Their attacks are dealing a serious blow to global trade by reducing Suez Canal traffic, and few countries inside or outside the region are fans of them. But there’s a sense that the Houthis probably wouldn’t be attacking ships had the US not provided such support to Israel during its assault on Gaza. As such, given the widespread international condemnation of Israel’s tactics, the US has relatively few reliable allies prepared to join a shooting war.
The US’s initial strikes on the Houthis also involved the UK, plus non-operational support from some longstanding allies, Australia, Canada and the Netherlands. But Bahrain was the sole contributor from the Middle East. The EU and other European countries say they will help, but mainly with support and escort operations.
China and India, which both have a clear commercial interest in keeping the canal open, are not militarily involved. It’s Egypt above all which is suffering — its revenues from canal transit fees, a major source of foreign exchange, are down 40 per cent this year. But it daren’t publicly join an offensive against militants who declare support for the Palestinian cause.
In other words, the US military is trying to keep a trade route open, but it’s motivated more by geopolitics than by direct economic interest — US trade relies more on the Panama Canal than on Suez — and its gang of allies is accordingly limited.
Such motives are, worryingly, also affected by political changes in Washington. Protecting Europe from Russia and backing Taiwan against China have been consensus US policy for decades. But, as with so many security issues, another presidential term for Donald Trump might see this change.
Trump has said he will withhold US backing for Ukraine, a move which will undoubtedly embolden China. And his isolationist instincts plus resentment at Taiwan supposedly taking semiconductor business from the US might encourage him to withdraw US support for Taipei.

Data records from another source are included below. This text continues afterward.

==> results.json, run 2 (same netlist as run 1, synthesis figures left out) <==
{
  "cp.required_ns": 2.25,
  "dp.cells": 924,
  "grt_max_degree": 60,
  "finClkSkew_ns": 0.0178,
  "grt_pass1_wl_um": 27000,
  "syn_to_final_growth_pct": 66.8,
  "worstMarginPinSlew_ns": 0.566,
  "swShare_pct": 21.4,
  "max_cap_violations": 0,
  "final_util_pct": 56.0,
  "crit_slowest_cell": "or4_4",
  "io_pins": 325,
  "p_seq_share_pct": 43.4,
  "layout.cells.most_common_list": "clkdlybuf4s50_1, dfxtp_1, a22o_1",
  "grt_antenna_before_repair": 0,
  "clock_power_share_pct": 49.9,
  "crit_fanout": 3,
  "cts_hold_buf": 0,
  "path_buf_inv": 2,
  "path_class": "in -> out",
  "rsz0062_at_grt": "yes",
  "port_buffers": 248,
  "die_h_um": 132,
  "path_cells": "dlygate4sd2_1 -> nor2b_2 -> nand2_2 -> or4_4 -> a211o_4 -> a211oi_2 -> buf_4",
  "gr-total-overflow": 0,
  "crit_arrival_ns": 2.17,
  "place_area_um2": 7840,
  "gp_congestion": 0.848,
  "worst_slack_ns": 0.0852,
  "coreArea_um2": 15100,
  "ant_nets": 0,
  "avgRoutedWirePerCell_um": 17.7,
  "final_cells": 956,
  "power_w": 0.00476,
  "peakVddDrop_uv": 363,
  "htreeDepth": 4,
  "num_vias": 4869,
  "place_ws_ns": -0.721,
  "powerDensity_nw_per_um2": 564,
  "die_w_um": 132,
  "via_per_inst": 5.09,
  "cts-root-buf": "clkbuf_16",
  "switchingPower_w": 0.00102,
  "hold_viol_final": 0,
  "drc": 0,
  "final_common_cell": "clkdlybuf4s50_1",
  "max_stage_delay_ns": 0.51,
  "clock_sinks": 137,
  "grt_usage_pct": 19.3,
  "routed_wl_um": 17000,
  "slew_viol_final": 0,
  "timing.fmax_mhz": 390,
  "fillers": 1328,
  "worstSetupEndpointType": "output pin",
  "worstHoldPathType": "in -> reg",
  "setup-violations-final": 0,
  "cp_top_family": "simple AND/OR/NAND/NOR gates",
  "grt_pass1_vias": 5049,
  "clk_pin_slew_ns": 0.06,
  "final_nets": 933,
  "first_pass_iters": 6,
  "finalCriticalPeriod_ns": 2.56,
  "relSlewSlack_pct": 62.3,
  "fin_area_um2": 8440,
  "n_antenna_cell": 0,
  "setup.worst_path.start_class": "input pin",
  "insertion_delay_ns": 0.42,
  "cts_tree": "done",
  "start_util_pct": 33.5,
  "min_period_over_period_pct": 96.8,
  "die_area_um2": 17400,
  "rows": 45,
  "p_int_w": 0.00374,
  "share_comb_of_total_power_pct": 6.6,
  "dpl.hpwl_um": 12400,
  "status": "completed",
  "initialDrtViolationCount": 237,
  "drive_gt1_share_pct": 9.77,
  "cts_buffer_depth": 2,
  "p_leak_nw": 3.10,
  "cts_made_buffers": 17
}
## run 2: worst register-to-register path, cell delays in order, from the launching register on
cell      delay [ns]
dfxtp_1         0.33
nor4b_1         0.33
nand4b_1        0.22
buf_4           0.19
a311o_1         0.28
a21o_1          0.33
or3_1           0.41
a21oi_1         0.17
`config.mk`:
```
export PLATFORM = sky130hd
export DESIGN_NAME = mem_access
export DESIGN_NICKNAME = d
export VERILOG_FILES = /design/src/rtl/mem_access_pkg.sv /design/src/rtl/dff.sv /design/src/rtl/mem_wait_timer.sv /design/src/rtl/mem_access.sv
export SDC_FILE = /design/constraint.sdc
export NUM_CORES = 1
export LEC_CHECK = 0
export CELL_PAD_IN_SITES_DETAIL_PLACEMENT = 0
export CELL_PAD_IN_SITES_GLOBAL_PLACEMENT = 1
export CORE_UTILIZATION = 36
export CTS_CLUSTER_SIZE = 12
export DETAILED_ROUTE_END_ITERATION = 8
export HOLD_SLACK_MARGIN = 0.08
export PLACE_DENSITY_LB_ADDON = 0.25
export SYNTH_ARGS = -nofsm -noshare
export SYNTH_HDL_FRONTEND = slang
export SYNTH_HIERARCHICAL = 1
export SYNTH_SLANG_ARGS = --single-unit
```
`constraint.sdc`:
```
create_clock -name clk -period 3 [get_ports clk]
set_input_delay 0.45 -clock clk [delete_from_list [all_inputs] [get_ports clk]]
set_output_delay 0.45 -clock clk [all_outputs]
set_load 0.005 [all_outputs]
```
`src/rtl/mem_access_pkg.sv`:
```
`default_nettype none
// ============================================================================
// Module   : mem_access_pkg
// Brief    : Shared types for the memory-access stage: FSM state encoding,
//            MEM pipeline register layout and the memop decode helper.
// Revision : 1.0 - initial release
// ============================================================================
package mem_access_pkg;

    // Width of the bus wait counter; holds TIMEOUT values up to 255.
    localparam int TIMER_W = 8;

    typedef enum logic [1:0] {
        ST_IDLE  = 2'd0,
        ST_WAIT  = 2'd1,
        ST_DRAIN = 2'd2
    } state_t;

    // Everything the stage hands to write-back, registered as one word.
    typedef struct packed {
        logic [31:0] result;
        logic [31:0] read_data;
        logic [4:0]  write_reg;
        logic        reg_write;
        logic        mem_to_reg;
        logic        bus_err;
    } mem_out_t;

    // An instruction touches data memory if it loads or stores.
    function automatic logic is_memop(input logic mem_to_reg, input logic mem_write);
        return mem_to_reg | mem_write;
    endfunction

endpackage
`default_nettype wire

```
`src/rtl/dff.sv`:
```
`default_nettype none
// ============================================================================
// Module   : dff
// Brief    : Core flop primitive: WIDTH-bit register, asynchronous active-low
//            reset to zero.
// Revision : 1.0 - initial release
// ============================================================================
module dff #(
    parameter int WIDTH = 1
) (
    input  logic             clk,
    input  logic             reset_n,
    input  logic [WIDTH-1:0] d,
    output logic [WIDTH-1:0] q
);

    // Plain register, cleared by reset.
    always_ff @(posedge clk or negedge reset_n) begin
        if (!reset_n) q <= '0;
        else          q <= d;
    end

endmodule
`default_nettype wire

```
`src/rtl/mem_wait_timer.sv`:
```
`default_nettype none
// ============================================================================
// Module   : mem_wait_timer
// Brief    : Counts cycles an outstanding bus access has waited; raises
//            expire when the count reaches TIMEOUT.
// Revision : 1.0 - initial release
// ============================================================================
module mem_wait_timer
    import mem_access_pkg::*;
#(
    parameter int TIMEOUT = 255
) (
    input  logic clk,
    input  logic reset_n,
    input  logic clear,
    input  logic start,
    input  logic enable,
    output logic expire
);

    logic [TIMER_W-1:0] count;

    // Clear wins over start, start (load 1) wins over increment.
    always_ff @(posedge clk or negedge reset_n) begin
        if (!reset_n)    count <= '0;
        else if (clear)  count <= '0;
        else if (start)  count <= TIMER_W'(1);
        else if (enable) count <= count + TIMER_W'(1);
    end

    assign expire = (count == TIMER_W'(TIMEOUT));

endmodule
`default_nettype wire

```
`src/rtl/mem_access.sv`:
```
`default_nettype none
// ============================================================================
// Module   : mem_access
// Brief    : MIPS memory-access stage. Issues loads/stores on a req/ack data
//            bus, stalls the core while an access is outstanding, drains a
//            flushed access, and flags misaligned or timed-out accesses.
// Revision : 1.0 - initial release
// ============================================================================
module mem_access
    import mem_access_pkg::*;
#(
    parameter int TIMEOUT = 255
) (
    input  logic        clk,
    input  logic        reset_n,
    input  logic        flush,
    input  logic [31:0] Result_EX,
    input  logic [31:0] WrDat_EX,
    input  logic [4:0]  WriteReg_EX,
    input  logic        RegWrite_EX,
    input  logic        MemToReg_EX,
    input  logic        MemWrite_EX,
    output logic        dmem_req,
    output logic        dmem_we,
    output logic [31:0] dmem_addr,
    output logic [31:0] dmem_wdata,
    input  logic        dmem_ack,
    input  logic [31:0] dmem_rdata,
    output logic [31:0] Result_MEM,
    output logic [31:0] ReadData_MEM,
    output logic [4:0]  WriteReg_MEM,
    output logic        RegWrite_MEM,
    output logic        MemToReg_MEM,
    output logic        Stall_MEM,
    output logic        BusErr_MEM
);

    state_t      state;
    logic [31:0] h_addr;
    logic [31:0] h_wdata;
    logic [4:0]  h_wreg;
    logic        h_we;
    logic        h_regwrite;
    logic        h_memtoreg;

    logic        memop;
    logic        aligned;
    logic        busy;
    logic        issue;
    logic        expire;
    logic        stall;
    logic        tmr_clear;
    logic        tmr_start;
    logic        tmr_enable;
    mem_out_t    mem_d;
    mem_out_t    mem_q;

    assign memop   = is_memop(MemToReg_EX, MemWrite_EX);
    assign aligned = (Result_EX[1:0] == 2'b00);
    assign busy    = (state != ST_IDLE);
    // A new access starts only from IDLE; flush suppresses it.
    assign issue   = (state == ST_IDLE) && memop && aligned && !flush;

    // Once busy, the bus is driven from the holding registers so it stays
    // stable regardless of what EX presents or whether flush arrives.
    assign dmem_req   = reset_n && (issue || busy);
    assign dmem_we    = busy ? h_we    : (issue && MemWrite_EX);
    assign dmem_addr  = busy ? h_addr  : (issue ? Result_EX : 32'h0);
    assign dmem_wdata = busy ? h_wdata : (issue ? WrDat_EX  : 32'h0);

    assign tmr_start  = issue && !dmem_ack;
    assign tmr_clear  = busy && (dmem_ack || expire);
    assign tmr_enable = busy && !dmem_ack && !expire;

    mem_wait_timer #(
        .TIMEOUT (TIMEOUT)
    ) u_timer (
        .clk     (clk),
        .reset_n (reset_n),
        .clear   (tmr_clear),
        .start   (tmr_start),
        .enable  (tmr_enable),
        .expire  (expire)
    );

    // Stall while the access is outstanding; a drain stalls through its
    // final cycle so whatever sits in EX is not skipped.
    always_comb begin
        case (state)
            ST_IDLE:  stall = issue && !dmem_ack;
            ST_WAIT:  stall = !dmem_ack && !expire;
            ST_DRAIN: stall = 1'b1;
            default:  stall = 1'b0;
        endcase
    end

    assign Stall_MEM = reset_n && stall;

    // Next value of the MEM registers: bubble by default, real results on
    // completion, flush clears everything.
    always_comb begin
        mem_d            = mem_q;
        mem_d.reg_write  = 1'b0;
        mem_d.mem_to_reg = 1'b0;
        mem_d.bus_err    = 1'b0;
        case (state)
            ST_IDLE: begin
                if (!memop) begin
                    mem_d.result    = Result_EX;
                    mem_d.write_reg = WriteReg_EX;
                    mem_d.reg_write = RegWrite_EX;
                end else if (!aligned) begin
                    mem_d.bus_err = 1'b1;
                end else if (dmem_ack) begin
                    mem_d.result     = Result_EX;
                    mem_d.write_reg  = WriteReg_EX;
                    mem_d.reg_write  = RegWrite_EX && !MemWrite_EX;
                    mem_d.mem_to_reg = MemToReg_EX && !MemWrite_EX;
                    if (!MemWrite_EX) mem_d.read_data = dmem_rdata;
                end
            end
            ST_WAIT: begin
                if (dmem_ack) begin
                    mem_d.result     = h_addr;
                    mem_d.write_reg  = h_wreg;
                    mem_d.reg_write  = h_regwrite && !h_we;
                    mem_d.mem_to_reg = h_memtoreg && !h_we;
                    if (!h_we) mem_d.read_data = dmem_rdata;
                end else if (expire) begin
                    mem_d.bus_err = 1'b1;
                end
            end
            default: begin
            end
        endcase
        if (flush) mem_d = '0;
    end

    dff #(
        .WIDTH ($bits(mem_out_t))
    ) u_mem_regs (
        .clk     (clk),
        .reset_n (reset_n),
        .d       (mem_d),
        .q       (mem_q)
    );

    assign Result_MEM   = mem_q.result;
    assign ReadData_MEM = mem_q.read_data;
    assign WriteReg_MEM = mem_q.write_reg;
    assign RegWrite_MEM = mem_q.reg_write;
    assign MemToReg_MEM = mem_q.mem_to_reg;
    assign BusErr_MEM   = mem_q.bus_err;

    // Access FSM and holding registers for the in-flight bus transaction.
    always_ff @(posedge clk or negedge reset_n) begin
        if (!reset_n) begin
            state      <= ST_IDLE;
            h_addr     <= 32'h0;
            h_wdata    <= 32'h0;
            h_wreg     <= 5'h0;
            h_we       <= 1'b0;
            h_regwrite <= 1'b0;
            h_memtoreg <= 1'b0;
        end else begin
            case (state)
                ST_IDLE: begin
                    if (issue && !dmem_ack) begin
                        state      <= ST_WAIT;
                        h_addr     <= Result_EX;
                        h_wdata    <= WrDat_EX;
                        h_wreg     <= WriteReg_EX;
                        h_we       <= MemWrite_EX;
                        h_regwrite <= RegWrite_EX;
                        h_memtoreg <= MemToReg_EX;
                    end
                end
                ST_WAIT: begin
                    if (dmem_ack || expire) state <= ST_IDLE;
                    else if (flush)         state <= ST_DRAIN;
                end
                ST_DRAIN: begin
                    if (dmem_ack || expire) state <= ST_IDLE;
                end
                default: state <= ST_IDLE;
            endcase
        end
    end

endmodule
`default_nettype wire
```
==> metrics.md <==
| Metric | Value |
|---|---|
| Result of the run | finished clean |
| Share of the clock period used by the worst path | 97.0% |
| Xor and xnor fraction of the mapped netlist area | 0.452% |
| Slew Limit Headroom | 39.8% |
| Full die area | 22100 um^2 |
| Proportion of layout cells with a drive suffix above 1 | 15.5% |
| DRT antenna net count | 0 |
| Number of levels in the clock H-tree | 4 |
| Clock slew at the register clock pins of the worst setup and hold paths | 0.06 ns |
| Area fraction of the dominant cell type after synthesis | 49.7% |
| Iteration-0 DRC Markers | 481 |
| Clock tree from TritonCTS | built |
| Cells along the critical path | or3_4 > nor4_4 > buf_4 > a22o_1 > clkdlybuf4s50_1 |
| Root Buffer | sky130_fd_sc_hd__clkbuf_16 |
| Remaining global-route overflow | 0 |
| Simple-Gate Fraction of Synth Area | 12.5% |
| Port buffer count | 246 |
| Minimum clock period | 2.91 ns |
| Initial cell density of the core | 36.8% |
| Number of detailed-routing iterations run before antenna repair | 4 |
| Count of buffering cells on the critical path with inverters included | 2 |
| Setup crit start kind | register |
| Y dimension of the die | 149 um |
| Number of synthesized flops with an enable pin | 0 |
| Most common cell after layout, fill and taps aside | sky130_fd_sc_hd__clkdlybuf4s50_1 |
| Total track usage | 21.6% |
| Cell area after synthesis | 7750 um^2 |
| Reg2reg end | u_timer/count[7] |
| Commonest cells after routing, fill and taps aside | 218 x sky130_fd_sc_hd__clkdlybuf4s50_1, 153 x sky130_fd_sc_hd__dfrtp_1, 87 x sky130_fd_sc_hd__nand2_1, 64 x sky130_fd_sc_hd__a22o_1, 62 x sky130_fd_sc_hd__a21oi_1 |
| Stage delay of the slowest cell on the critical path | 0.51 ns |
| Number of setup buffers added after CTS | 0 |
| Synth async-reset ratio | 100% |
| Complex-gate fraction of the synthesized area | 21.0% |
| Number of global-route vias before repair | 6740 |
| CP arrival | 2.46 ns |
| Sequential element share of the synthesized area | 49.7% |
| Antenna violations before repair | 1 |
| Worst setup path startpoint | state[0] |
| Die boundary width | 149 um |
| Routability cong. | 0.738 |
| Post-Synthesis Cells | 731 |
| Mux contribution to synthesized area | 11.2% |
| Cell with the largest stage delay on the worst path | sky130_fd_sc_hd__clkdlybuf4s50_1 |
| Setup slack of the most critical reg-to-reg path | 0.67 ns |
| NumNets Final | 1068 |
| Max Fclk | 344 MHz |
| Layout-stage area growth over the synthesis result | 45.5% |
| Max-slew violation count | 0 |
| Count of cell instances traversed by the critical path | 5 |
| Wire length of the first global-routing pass | 37100 um |
| Mean number of vias per cell | 5.35 |
| Final Setup Violations | 0 |
| Number of distinct library cells after synthesis | 47 |
| Count of boundary I/O pins | 247 |
| Leakage power | 5.10 nW |
| Post-synthesis register bit count | 154 |
| Placed cell count | 1212 |
| Share of synthesized cell area in full adder, half adder and majority cells | 0.161% |
| HP Class | primary input to asynchronous set/reset pin |
| Standard-cell row count | 53 |
| Number of buffers between clock root and the deepest sink | 2 |
| Number of vias after detailed routing | 6674 |
| Max VDD drop | 0.386 mV |
| Peak fanout along the critical path | 23 |
| Sum of routed wire length over all layers | 23800 um |
| Power per cell area | 517 nW/um^2 |
| Synth warnings | 6 |
| Number of cells in the finished layout apart from fillers | 1247 |
| Kind of end point of the critical path | output port |
| TritonCTS buffer count | 17 |
| Logic depth of the worst register-to-register path | 8 |
| Largest net degree at the start of global routing | 78 |
| Average size of a mapped cell | 10.6 um^2 |
| Number of remaining DRC errors | 0 |
| Number of clock sinks seen by CTS | 154 |
| Endpoint of the most critical setup path | dmem_addr[2] |
| Largest family of logic cells by synthesized area | compound AO/OA/AOI/OAI gates |
| Worst setup path category | register to output port |
| Detailed placement HPWL | 14700 um |
| Area contributors post-synth | sky130_fd_sc_hd__dfrtp_1 50%, sky130_fd_sc_hd__mux2_2 7.6%, sky130_fd_sc_hd__a22o_1 7.2% |
| Placeable core region | 21100 um^2 |
| RSZ-0062 raised after global routing | yes |
| Worst Skew | 0.00994 ns |
| Clock insertion delay at the later pin of the skew report | 0.42 ns |
| Total design power | 0.00584 W |
| Count of max-cap constraint violations | 0 |
| Critical path data required time | 2.55 ns |
| Routed wire per std cell | 19.1 um |
| Final Hold Violating Endpoints | 0 |
| Syn Nets | 840 |
| Top Family by Delay on Critical Path | buffers and inverters |
| Transition time at the pin with the least slew margin | 0.904 ns |
| Leading area contributor after synthesis | sky130_fd_sc_hd__dfrtp_1 |
| Dominant register cell in the synthesized netlist | sky130_fd_sc_hd__dfrtp_1 |
| Reg-to-Reg Start | state[1] |
| Antenna Cells | 0 |
## sequential cells by signal, indices dropped and copies added, names as in the netlist
register / flops
h_wreg: 5
h_addr: 32
state: 2
u_mem_regs/q: 72
u_timer/count: 8
h_regwrite: 1
h_we: 1
h_memtoreg: 1
h_wdata: 32
## where the power goes
part           leakage [nW]  total [W]  switching (W)  internal (W)
combinational          2.81    0.00109       0.000429      0.000660
clock                 0.291    0.00216       0.000884       0.00128
sequential             1.99    0.00258       0.000216       0.00237
## repair_timing
item,in CTS,in global routing
pin swaps,2,2
endpoints found under the setup margin,60,40
resized for setup,1,30
hold buffers,1,0
hold endpoints to repair,32,0
gates cloned,0,2
## routing by layer
| metal | wire length [um] | track usage [%] |
|---|---|---|
| met3 | 1670 | 5.99 |
| met4 | 290 | 6.12 |
| met2 | 11400 | 34.5 |
| met1 | 10500 | 28.5 |
| met5 | 13 | 0 |
## worst reg2reg max path, stage by stage, from the launching register on
cell,delay (ns)
sky130_fd_sc_hd__dfrtp_2,0.36
sky130_fd_sc_hd__buf_4,0.57
sky130_fd_sc_hd__nor2_1,0.15
sky130_fd_sc_hd__buf_4,0.20
sky130_fd_sc_hd__nor3_1,0.15
sky130_fd_sc_hd__buf_4,0.19
sky130_fd_sc_hd__nand4_4,0.13
sky130_fd_sc_hd__or3_1,0.36
sky130_fd_sc_hd__a21oi_1,0.15
## metrics by stage
step                cell area, um^2  setup WS, ns  hold WS, ns  util [%]  setup TNS (ns)
finish                        11300        0.0901        0.490      53.5               0
floorplan                      7750         0.711        0.154         -               0
detailed placement            10500        0.0764        0.369      50.0               0
CTS                           11200        0.0337        0.493      52.9               0
global route                  11300       -0.0189        0.513      53.5          -0.138
global placement              10500         0.108        0.371      50.0               0
## synthesized netlist by cell type (all sizes together), types with 12 or more instances
cell type    n
dfrtp      154
a21oi       63
a22o        64
a31oi       12
o21ai       29
nand3       24
o22ai       12
inv         13
a311o       23
buf         20
nand2       87
nor2        14
nand3b      12
a221o       12
and3        19
mux2        70
clkbuf      52
## area by class of cell
| type | count | area [um^2] |
|---|---|---|
| clock buffer | 20 | 457 |
| clock inverter | 12 | 139 |
| fill | 1878 | 9800 |
| inverter | 13 | 48.8 |
| multi-input combinational | 492 | 3540 |
| sequential | 154 | 3850 |
| tap | 275 | 344 |
| timing repair buffer | 281 | 2900 |
## cells by family after synthesis
logic type / Yosys count
simple gates: 190
flops: 154
fa+ha+maj: 1
xor+xnor: 4
buf+inv: 85
compound gates: 226
mux: 71
## worst min-delay path by stage
| stage | depth (start not counted) | from | endpoint | slack, ns |
|---|---|---|---|---|
| 2_1_floorplan | 0 | reset_n | h_addr[0] | 0.15 |
| 3_3_place_gp | 1 | reset_n | u_mem_regs/q[59] | 0.37 |
| 6_report | 2 | reset_n | u_mem_regs/q[59] | 0.49 |
| 5_1_grt | 2 | reset_n | u_mem_regs/q[59] | 0.51 |
| 4_1_cts | 2 | reset_n | u_mem_regs/q[59] | 0.49 |
| 3_5_place_dp | 1 | reset_n | u_mem_regs/q[59] | 0.37 |
Power figures use the tool's default switching activity.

This could be catastrophic for the trading system, even more so than Trump’s protectionism. It shows the risk of having global trade underpinned by the US, which has a foreign policy only intermittently aligned with commercial interests. But with no other major trading or military power seemingly willing or able to take on its role in protecting vulnerable points in the global economy, that’s the risk the world is running.